By each adapting your behavior to resolve to
one another’s complaint, you and your spouse are ensuring that each of your
emotional needs will continue to be met.
When
we take on the attitude of I am what I am, and if my spouse can’t handle it,
that’s their problem, we are not thinking with the best interests of our
marriage at heart.
We
don’t change to meet our spouse’s needs, our spouse doesn’t change to meet our
needs, and the love between us gradually declines.
Marriage
is about give and take, and that means able to constantly respond and adapt to
one another’s needs.
By
maintaining high expectations of one another rather than living with
dissatisfaction, you and your spouse are communicating that you hold one
another in high regard and expect only the best from each other.
Rather
than getting complacent, you are constantly working to improve your marriage
and are not letting problems dissolve your love. Each of you recognizes that in
order to maintain a happy, loving marriage, each spouse has to feel that their
emotional needs are being met by the other.
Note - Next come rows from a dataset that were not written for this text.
File: src/rtl/alu_pkg.sv
// Shared definitions for the ALU execution back-end and its controller.
//   alu_op_e       : opcode encoding, 4'h0..4'hE operations, 4'hF = no operation
//   Sel*           : operation-class codes carried on the Select bus
//   exec_state_e   : execution FSM states
//   expected_sel() : operation class that a given opcode must arrive with
package alu_pkg;

  typedef enum logic [3:0] {
    OpTransfer = 4'h0,
    OpInc      = 4'h1,
    OpAdd      = 4'h2,
    OpSub      = 4'h3,
    OpDec      = 4'h4,
    OpNot      = 4'h5,
    OpAnd      = 4'h6,
    OpNand     = 4'h7,
    OpOr       = 4'h8,
    OpNor      = 4'h9,
    OpXor      = 4'hA,
    OpXnor     = 4'hB,
    OpGt       = 4'hC,
    OpLt       = 4'hD,
    OpEq       = 4'hE,
    OpNop      = 4'hF
  } alu_op_e;

  localparam logic [2:0] SelTransfer = 3'b000;
  localparam logic [2:0] SelArith    = 3'b001;
  localparam logic [2:0] SelLogic    = 3'b010;
  localparam logic [2:0] SelCompare  = 3'b011;
  localparam logic [2:0] SelIdle     = 3'b100;

  typedef enum logic [1:0] {
    StIdle = 2'd0,
    StExec = 2'd1,
    StDone = 2'd2
  } exec_state_e;

  // Class grouping follows the controller's Select encoding, which puts AND
  // with the arithmetic group and starts the logic group at NAND.
  function automatic logic [2:0] expected_sel(alu_op_e op);
    logic [2:0] sel;
    if (op == OpTransfer) begin
      sel = SelTransfer;
    end else if (op <= OpAnd) begin
      sel = SelArith;
    end else if (op <= OpXnor) begin
      sel = SelLogic;
    end else if (op <= OpEq) begin
      sel = SelCompare;
    end else begin
      sel = SelIdle;
    end
    return sel;
  endfunction

endpackage
<file path="src/rtl/kernel_fetch_pkg.sv">
// Shared kernel-SRAM constants and the fetch FSM state type.
package kernel_fetch_pkg;
  localparam int KF_WORD_AMOUNT  = 1152;
  localparam int KF_BIT_PER_WORD = 73;

  typedef enum logic [1:0] {
    ST_IDLE  = 2'd0,
    ST_FETCH = 2'd1,
    ST_DRAIN = 2'd2
  } kf_state_e;
endpackage

</file>
<file path="src/rtl/kfetch_fifo.sv">
// 2-entry FIFO holding SRAM words (plus their last flag) until the consumer takes them.
module kfetch_fifo #(
  parameter int W = 74
) (
  input  logic         clk,
  input  logic         rst_n,
  input  logic         push,
  input  logic [W-1:0] wdata,
  input  logic         pop,
  output logic [W-1:0] rdata,
  output logic         valid,
  output logic [1:0]   count
);
  logic [1:0][W-1:0] mem_q, mem_d;
  logic              wr_q, wr_d;
  logic              rd_q, rd_d;
  logic [1:0]        cnt_q, cnt_d;

  // The producer never pushes into a full FIFO; overflow is prevented upstream.
  always_comb begin
    mem_d = mem_q;
    wr_d  = wr_q;
    rd_d  = rd_q;
    if (push) begin
      mem_d[wr_q] = wdata;
      wr_d        = ~wr_q;
    end
    if (pop) rd_d = ~rd_q;
    cnt_d = cnt_q + {1'b0, push} - {1'b0, pop};
  end

  always_ff @(posedge clk or negedge rst_n) begin
    if (!rst_n) begin
      mem_q <= '0;
      wr_q  <= 1'b0;
      rd_q  <= 1'b0;
      cnt_q <= 2'd0;
    end else begin
      mem_q <= mem_d;
      wr_q  <= wr_d;
      rd_q  <= rd_d;
      cnt_q <= cnt_d;
    end
  end

  assign rdata = mem_q[rd_q];
  assign valid = (cnt_q != 2'd0);
  assign count = cnt_q;
endmodule

</file>
<file path="src/rtl/kernel_fetch.sv">
// Streams a block of kernel SRAM words (1-cycle read latency) to a valid/ready port.
// Optional KFETCH_REPEAT_EN replays the block repeat_cnt+1 times.
module kernel_fetch
  import kernel_fetch_pkg::*;
#(
  parameter int WORD_AMOUNT  = KF_WORD_AMOUNT,
  parameter int BIT_PER_WORD = KF_BIT_PER_WORD,
  parameter int AW           = $clog2(WORD_AMOUNT)
) (
  input  logic                    clk,
  input  logic                    rst_n,
  input  logic                    start,
  input  logic [AW-1:0]           base_addr,
  input  logic [AW:0]             length,
`ifdef KFETCH_REPEAT_EN
  input  logic [7:0]              repeat_cnt,
`endif
  output logic                    busy,
  output logic                    done,
  output logic                    sram_we,
  output logic [AW-1:0]           sram_addr,
  output logic                    sram_final,
  input  logic [BIT_PER_WORD-1:0] sram_rdata,
  output logic [BIT_PER_WORD-1:0] out_data,
  output logic                    out_valid,
  input  logic                    out_ready,
  output logic                    out_last
);
  localparam logic [AW-1:0] LAST_ADDR = AW'(WORD_AMOUNT - 1);

  kf_state_e     state_q, state_d;
  logic [AW-1:0] addr_q, addr_d;
  logic [AW:0]   remain_q, remain_d;
  logic          infl_q, infl_d;
  logic          infl_last_q, infl_last_d;
  logic          done_q, done_d;
`ifdef KFETCH_REPEAT_EN
  logic [AW-1:0] base_q, base_d;
  logic [AW:0]   len_q, len_d;
  logic [7:0]    pass_q, pass_d;
`endif

  logic       final_pass, last_issue, can_issue, issue, pop, head_last;
  logic [1:0] fifo_cnt;
  logic [2:0] occ;

`ifdef KFETCH_REPEAT_EN
  assign final_pass = (pass_q == 8'd0);
`else
  assign final_pass = 1'b1;
`endif

  assign pop        = out_valid & out_ready;
  assign last_issue = (remain_q == (AW+1)'(1));
  // Words already buffered or still returning from SRAM, minus the one leaving now.
  assign occ        = 3'(fifo_cnt) + 3'(infl_q) - 3'(pop);
  assign can_issue  = (occ < 3'd2);

  always_comb begin
    state_d     = state_q;
    addr_d      = addr_q;
    remain_d    = remain_q;
    done_d      = 1'b0;
    issue       = 1'b0;
    sram_final  = 1'b0;
`ifdef KFETCH_REPEAT_EN
    base_d      = base_q;
    len_d       = len_q;
    pass_d      = pass_q;
`endif
    case (state_q)
      ST_IDLE: begin
        if (start) begin
          addr_d   = base_addr;
          remain_d = length;
`ifdef KFETCH_REPEAT_EN
          base_d   = base_addr;
          len_d    = length;
          pass_d   = repeat_cnt;
`endif
          if (length == '0) done_d = 1'b1;
          else              state_d = ST_FETCH;
        end
      end
      ST_FETCH: begin
        if (can_issue) begin
          issue      = 1'b1;
          sram_final = last_issue & final_pass;
          addr_d     = (addr_q == LAST_ADDR) ? '0 : addr_q + 1'b1;
          remain_d   = remain_q - 1'b1;
          if (last_issue) begin
            if (final_pass) begin
              state_d = ST_DRAIN;
            end else begin
`ifdef KFETCH_REPEAT_EN
              addr_d   = base_q;
              remain_d = len_q;
              pass_d   = pass_q - 8'd1;
`endif
            end
          end
        end
      end
      ST_DRAIN: begin
        if (pop && out_last) begin
          state_d = ST_IDLE;
          done_d  = 1'b1;
        end
      end
      default: state_d = ST_IDLE;
    endcase
    infl_d      = issue;
    infl_last_d = sram_final;
  end

  // Clearing the in-flight flag on reset drops any word still coming back from SRAM.
  always_ff @(posedge clk or negedge rst_n) begin
    if (!rst_n) begin
      state_q     <= ST_IDLE;
      addr_q      <= '0;
      remain_q    <= '0;
      infl_q      <= 1'b0;
      infl_last_q <= 1'b0;
      done_q      <= 1'b0;
`ifdef KFETCH_REPEAT_EN
      base_q      <= '0;
      len_q       <= '0;
      pass_q      <= '0;
`endif
    end else begin
      state_q     <= state_d;
      addr_q      <= addr_d;
      remain_q    <= remain_d;
      infl_q      <= infl_d;
      infl_last_q <= infl_last_d;
      done_q      <= done_d;
`ifdef KFETCH_REPEAT_EN
      base_q      <= base_d;
      len_q       <= len_d;
      pass_q      <= pass_d;
`endif
    end
  end

  kfetch_fifo #(.W(BIT_PER_WORD + 1)) u_fifo (
    .clk   (clk),
    .rst_n (rst_n),
    .push  (infl_q),
    .wdata ({infl_last_q, sram_rdata}),
    .pop   (pop),
    .rdata ({head_last, out_data}),
    .valid (out_valid),
    .count (fifo_cnt)
  );

  assign out_last  = out_valid & head_last;
  assign busy      = (state_q != ST_IDLE) | done_q;
  assign done      = done_q;
  assign sram_we   = 1'b0;
  assign sram_addr = addr_q;
endmodule
</file>
### config.mk
export PLATFORM = sky130hd
export DESIGN_NAME = wb_arbiter_2m
export DESIGN_NICKNAME = d
export VERILOG_FILES = /design/src/rtl/wb_arbiter_2m.sv
export SDC_FILE = /design/constraint.sdc
export NUM_CORES = 1
export LEC_CHECK = 0
export CAP_MARGIN = 20
export CELL_PAD_IN_SITES_DETAIL_PLACEMENT = 1
export CELL_PAD_IN_SITES_GLOBAL_PLACEMENT = 1
export CORE_AREA = 2 2 124 126
export CTS_CLUSTER_DIAMETER = 80
export DETAILED_ROUTE_END_ITERATION = 8
export DIE_AREA = 0 0 126 128
export PLACE_DENSITY = 0.91
export RECOVER_POWER = 50
export SETUP_SLACK_MARGIN = 0.1
export SLEW_MARGIN = 5
export SYNTH_ARGS = -nofsm -noshare
export SYNTH_HDL_FRONTEND = slang
export SYNTH_SLANG_ARGS = --single-unit
### constraint.sdc
create_clock -name wb_clk_i -period 3.1 [get_ports wb_clk_i]
set_input_delay 0.31 -clock wb_clk_i [delete_from_list [all_inputs] [get_ports wb_clk_i]]
set_output_delay 0.31 -clock wb_clk_i [all_outputs]
set_load 0.01 [all_outputs]
### src/rtl/wb_arbiter_2m.sv
// Two-master Wishbone arbiter: round-robin grant held for a whole CYC tenure,
// plus a watchdog that ends a stalled access with a one-cycle ERR.
module wb_arbiter_2m #(
   parameter int unsigned TIMEOUT = 255,
   parameter int unsigned TO_W    = 8
) (
   input  logic        wb_clk_i,
   input  logic        wb_rst_i,
   input  logic        m0_cyc_i,
   input  logic        m0_stb_i,
   input  logic        m0_we_i,
   input  logic [3:0]  m0_sel_i,
   input  logic [31:0] m0_adr_i,
   input  logic [31:0] m0_dat_i,
   output logic        m0_ack_o,
   output logic        m0_err_o,
   output logic [31:0] m0_dat_o,
   input  logic        m1_cyc_i,
   input  logic        m1_stb_i,
   input  logic        m1_we_i,
   input  logic [3:0]  m1_sel_i,
   input  logic [31:0] m1_adr_i,
   input  logic [31:0] m1_dat_i,
   output logic        m1_ack_o,
   output logic        m1_err_o,
   output logic [31:0] m1_dat_o,
   output logic        s_cyc_o,
   output logic        s_stb_o,
   output logic        s_we_o,
   output logic [3:0]  s_sel_o,
   output logic [31:0] s_adr_o,
   output logic [31:0] s_dat_o,
   input  logic        s_ack_i,
   input  logic [31:0] s_dat_i,
   output logic [1:0]  grant_o,
   output logic        timeout_o
);

   typedef enum logic [1:0] {IDLE = 2'd0, OWN0 = 2'd1, OWN1 = 2'd2} state_t;

   localparam bit             WD_EN   = (TIMEOUT != 0);
   localparam logic [TO_W-1:0] TO_LAST = TO_W'((TIMEOUT > 0) ? TIMEOUT - 1 : 0);

   state_t          state_q, state_d;
   logic            last_q, last_d;
   logic [TO_W-1:0] cnt_q, cnt_d;
   logic            err_q, err_d;

   logic [1:0]        m_cyc, m_stb, m_we;
   logic [1:0][3:0]   m_sel;
   logic [1:0][31:0]  m_adr, m_dat;
   logic              owned, own;

   assign m_cyc = {m1_cyc_i, m0_cyc_i};
   assign m_stb = {m1_stb_i, m0_stb_i};
   assign m_we  = {m1_we_i,  m0_we_i};
   assign m_sel = {m1_sel_i, m0_sel_i};
   assign m_adr = {m1_adr_i, m0_adr_i};
   assign m_dat = {m1_dat_i, m0_dat_i};

   assign owned = (state_q != IDLE);
   assign own   = (state_q == OWN1);

   always_ff @(posedge wb_clk_i or posedge wb_rst_i) begin
      if (wb_rst_i) begin
         state_q <= IDLE;
         last_q  <= 1'b1;
         cnt_q   <= '0;
         err_q   <= 1'b0;
      end else begin
         state_q <= state_d;
         last_q  <= last_d;
         cnt_q   <= cnt_d;
         err_q   <= err_d;
      end
   end

   // last tracks the most recent winner so a tie goes to the other master
   always_comb begin
      state_d = state_q;
      last_d  = last_q;
      case (state_q)
         IDLE: begin
            if (m0_cyc_i && m1_cyc_i) begin
               state_d = last_q ? OWN0 : OWN1;
               last_d  = ~last_q;
            end else if (m0_cyc_i) begin
               state_d = OWN0;
               last_d  = 1'b0;
            end else if (m1_cyc_i) begin
               state_d = OWN1;
               last_d  = 1'b1;
            end
         end
         OWN0:    if (!m0_cyc_i) state_d = IDLE;
         OWN1:    if (!m1_cyc_i) state_d = IDLE;
         default: state_d = IDLE;
      endcase
   end

   // counter stays at zero through the error cycle, so a master that keeps
   // STB up after ERR starts a fresh timeout window
   always_comb begin
      cnt_d = '0;
      err_d = 1'b0;
      if (WD_EN && owned && m_cyc[own] && m_stb[own] && !s_ack_i && !err_q) begin
         if (cnt_q == TO_LAST) err_d = 1'b1;
         else                  cnt_d = cnt_q + TO_W'(1);
      end
   end

   assign s_cyc_o = owned & m_cyc[own];
   assign s_stb_o = owned & m_stb[own] & ~err_q;
   assign s_we_o  = owned & m_we[own];
   assign s_sel_o = owned ? m_sel[own] : '0;
   assign s_adr_o = owned ? m_adr[own] : '0;
   assign s_dat_o = owned ? m_dat[own] : '0;

   assign grant_o   = {state_q == OWN1, state_q == OWN0};
   assign timeout_o = err_q;

   assign m0_ack_o = grant_o[0] & s_ack_i & ~err_q;
   assign m1_ack_o = grant_o[1] & s_ack_i & ~err_q;
   assign m0_err_o = grant_o[0] & err_q;
   assign m1_err_o = grant_o[1] & err_q;
   assign m0_dat_o = grant_o[0] ? s_dat_i : '0;
   assign m1_dat_o = grant_o[1] ? s_dat_i : '0;

endmodule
· What if you feel your spouse’srequests are unreasonable? At times, you may feel that
something your spouse asks of you is unreasonable; such as something that make
you feel uncomfortable.
In
this situation, let your spouse know that what they are asking is not possible
and explain why. However, let them know that you are willing to negotiate with
them to try to come up with an agreement of a more reasonable way in which you
could adapt your behavior to satisfy their needs.
It
may be that there is away in which your spouse can also make some compromises
in order to help you meet their need.
For
instance, say that your spouse’s complaint is that they would like to have more
sex than you are currently having.
Although
you would also like to be able to have more sex, the problem for you in meeting
this request are often by the time your spouse gets home at night, you are
already feeling exhausted after going to work, doing all the dishes and laundry
that needs doing and putting the kids to bed. At this point, sex is the last
thing you feel in the mood for.
However,
if you could communicate to your spouse that being too exhausted from these
tasks is the reason you do not feel in the mood for sex as often as you would
like to, they may be prepared to try to lighten your load.
For
instance, perhaps they could change their hours at work so that they are home
earlier to help with the housework and childcare.
Or
perhaps they could get the kids ready and do a bit of housework before they leave
in the morning, to take the pressure off you.
Whatever
the complaint is, negotiate with your spouse until you both feel that you have
resolved the issue in a positive way. I hope that you have learned from this on saving a marriage article just how
ESSENTIAL it is to address complaints as soon as they arise, in order to keep
feelings of love and affection alive in your marriage.